動作を確認できるように、暗号化・復号化プログラムを作成します。

今回は適当にJavaScriptで書きました。

 

 

上記リンクをクリックで開きます。

動作についてはソースコードを見てください。

 

ヌンチャクの暗号化・復号化確認

上記、動作シーケンスでのロジックアナライザを使用したキャプチャ内容から、正常に暗号化・復号化できるか試してみます。

暗号化が有効になる前に、0x20番地を読み込みしています。また、暗号化が有効になったあとも、0x20番地を読み込みしています。

根拠は無いのですが同じ番地のためこれらの値を同一とし、比較することで正常に暗号化・復号化できるのかを確認してみましょう。

0x40番地から書き込まれた暗号化用乱数は通信内容から「F2 A2 F2 A2 F2 A2 F2 A2 F2 A2」となります。

0x4A番地から書き込まれた暗号化用キーは通信内容から「FA 74 13 69 8B EA」となります。

 

JavaScriptでの暗号化・復号化フォームの「wm_rand」に乱数を、「wm_key」にキーを入力します。

「data」には暗号化前の0x20番地のデータ「77 7C 7F 08 AC AC B0 3C DF 1B 7F DE 20 87 11 66」を入力します。

「Encrypt」ボタンを押すと、暗号化された結果が表示されます。

「F2 A1 8C 8D 82 A7 FD B2 0A 06 8C 53 36 80 5C 58」となりました。

暗号化後の通信内容と比較すると、同一であることがわかります。

 

また、「F2 A1 8C 8D 82 A7 FD B2 0A 06 8C 53 36 80 5C 58」を入力し、「Decrypt」ボタンを押すと復号化が出来ます。

「77 7C 7F 08 AC AC B0 3C DF 1B 7F DE 20 87 11 66」となり、無事復号化できているようです。

 

タタコンの暗号化・復号化確認

0x40番地から書き込まれた暗号化用乱数は通信内容から「5C A7 43 01 19 13 4B 16 0D 62」となります。

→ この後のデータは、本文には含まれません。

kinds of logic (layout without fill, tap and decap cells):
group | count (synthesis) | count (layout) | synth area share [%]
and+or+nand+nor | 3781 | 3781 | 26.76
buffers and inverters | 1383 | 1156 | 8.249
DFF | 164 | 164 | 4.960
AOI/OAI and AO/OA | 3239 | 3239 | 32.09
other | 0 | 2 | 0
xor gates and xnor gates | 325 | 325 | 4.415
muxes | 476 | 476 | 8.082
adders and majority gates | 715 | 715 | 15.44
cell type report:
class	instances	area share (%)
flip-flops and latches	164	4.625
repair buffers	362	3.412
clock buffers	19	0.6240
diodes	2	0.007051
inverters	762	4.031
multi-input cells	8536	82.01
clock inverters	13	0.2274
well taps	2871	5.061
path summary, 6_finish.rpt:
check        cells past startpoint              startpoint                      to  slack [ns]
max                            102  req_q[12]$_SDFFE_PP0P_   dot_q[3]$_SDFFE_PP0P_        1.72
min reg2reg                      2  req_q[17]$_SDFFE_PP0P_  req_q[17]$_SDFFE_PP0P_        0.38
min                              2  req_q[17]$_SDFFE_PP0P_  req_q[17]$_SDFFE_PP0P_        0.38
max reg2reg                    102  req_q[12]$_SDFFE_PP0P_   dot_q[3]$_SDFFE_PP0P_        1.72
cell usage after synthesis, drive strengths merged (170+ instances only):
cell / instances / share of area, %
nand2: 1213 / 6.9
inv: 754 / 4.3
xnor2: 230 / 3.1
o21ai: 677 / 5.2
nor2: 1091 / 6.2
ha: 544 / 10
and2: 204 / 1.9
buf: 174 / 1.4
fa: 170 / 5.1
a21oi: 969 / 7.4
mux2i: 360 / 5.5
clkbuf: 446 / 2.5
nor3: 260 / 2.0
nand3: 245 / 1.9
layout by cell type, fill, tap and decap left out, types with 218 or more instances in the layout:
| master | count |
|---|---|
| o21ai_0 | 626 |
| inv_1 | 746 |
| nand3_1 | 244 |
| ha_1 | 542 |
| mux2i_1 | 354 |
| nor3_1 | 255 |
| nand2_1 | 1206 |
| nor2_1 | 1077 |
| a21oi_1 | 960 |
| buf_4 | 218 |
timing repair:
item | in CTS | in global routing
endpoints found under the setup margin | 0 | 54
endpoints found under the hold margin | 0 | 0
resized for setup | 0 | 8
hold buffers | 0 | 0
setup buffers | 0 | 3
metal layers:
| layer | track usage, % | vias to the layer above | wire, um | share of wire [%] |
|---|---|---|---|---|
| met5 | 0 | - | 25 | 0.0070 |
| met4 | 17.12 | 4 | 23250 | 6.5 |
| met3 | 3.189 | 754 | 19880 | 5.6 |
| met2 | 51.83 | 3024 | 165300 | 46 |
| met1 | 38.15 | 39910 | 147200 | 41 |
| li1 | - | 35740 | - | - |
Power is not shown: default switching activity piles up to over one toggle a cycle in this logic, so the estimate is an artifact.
[config.mk]
export PLATFORM = sky130hd
export DESIGN_NAME = hbus_rd_ctrl
export DESIGN_NICKNAME = d
export VERILOG_FILES = /design/src/rtl/hbus_rd_pkg.sv /design/src/rtl/hbus_lat_reg.sv /design/src/rtl/hbus_rd_capture.sv /design/src/rtl/hbus_rd_seq.sv /design/src/rtl/hbus_rd_ctrl.sv
export SDC_FILE = /design/constraint.sdc
export NUM_CORES = 1
export LEC_CHECK = 0
export ABC_AREA = 1
export ABC_CLOCK_PERIOD_IN_PS = 1990
export BUFFER_PORTS_ARGS = -buffer_cell sky130_fd_sc_hd__buf_4
export CORE_MARGIN = 1.5
export CORE_UTILIZATION = 50
export DETAILED_ROUTE_END_ITERATION = 10
export GPL_TIMING_DRIVEN = 1
export PLACE_DENSITY = 0.84
export SLEW_MARGIN = 20
export SYNTH_ARGS = -nofsm -noshare
export SYNTH_HDL_FRONTEND = slang
export SYNTH_SLANG_ARGS = --single-unit
export TNS_END_PERCENT = 1
[constraint.sdc]
create_clock -name clk -period 1.99 [get_ports clk]
set_input_delay 0.199 -clock clk [delete_from_list [all_inputs] [get_ports clk]]
set_output_delay 0.199 -clock clk [all_outputs]
set_load 0.01 [all_outputs]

0x4A番地から書き込まれた暗号化用キーは通信内容から「A0 FA 89 CB 58 59」となります。

暗号化前の0x20番地のデータは「00 00 00 00 00 00 00 00 00 00 00 00 00 00 00 00」です。

暗号化後の0x20番地のデータは「09 99 04 61 F3 44 04 44 09 99 04 61 F3 44 04 44」です。

しかしこれらを入力してみても、それぞれ暗号化・復号化が一致しません。

 

暗号化・復号化アルゴリズムの確認

アルゴリズムに関して、再度確認してみましょう。

  • http://www.derkeiler.com/Newsgroups/sci.crypt/2008-11/msg00110.html

暗号化・復号化に必要な8バイトの配列、ftとsbを生成するためには、idxが必要です。

idxは0~6の値となっていて、keyに関してはrandとidxに依存しています。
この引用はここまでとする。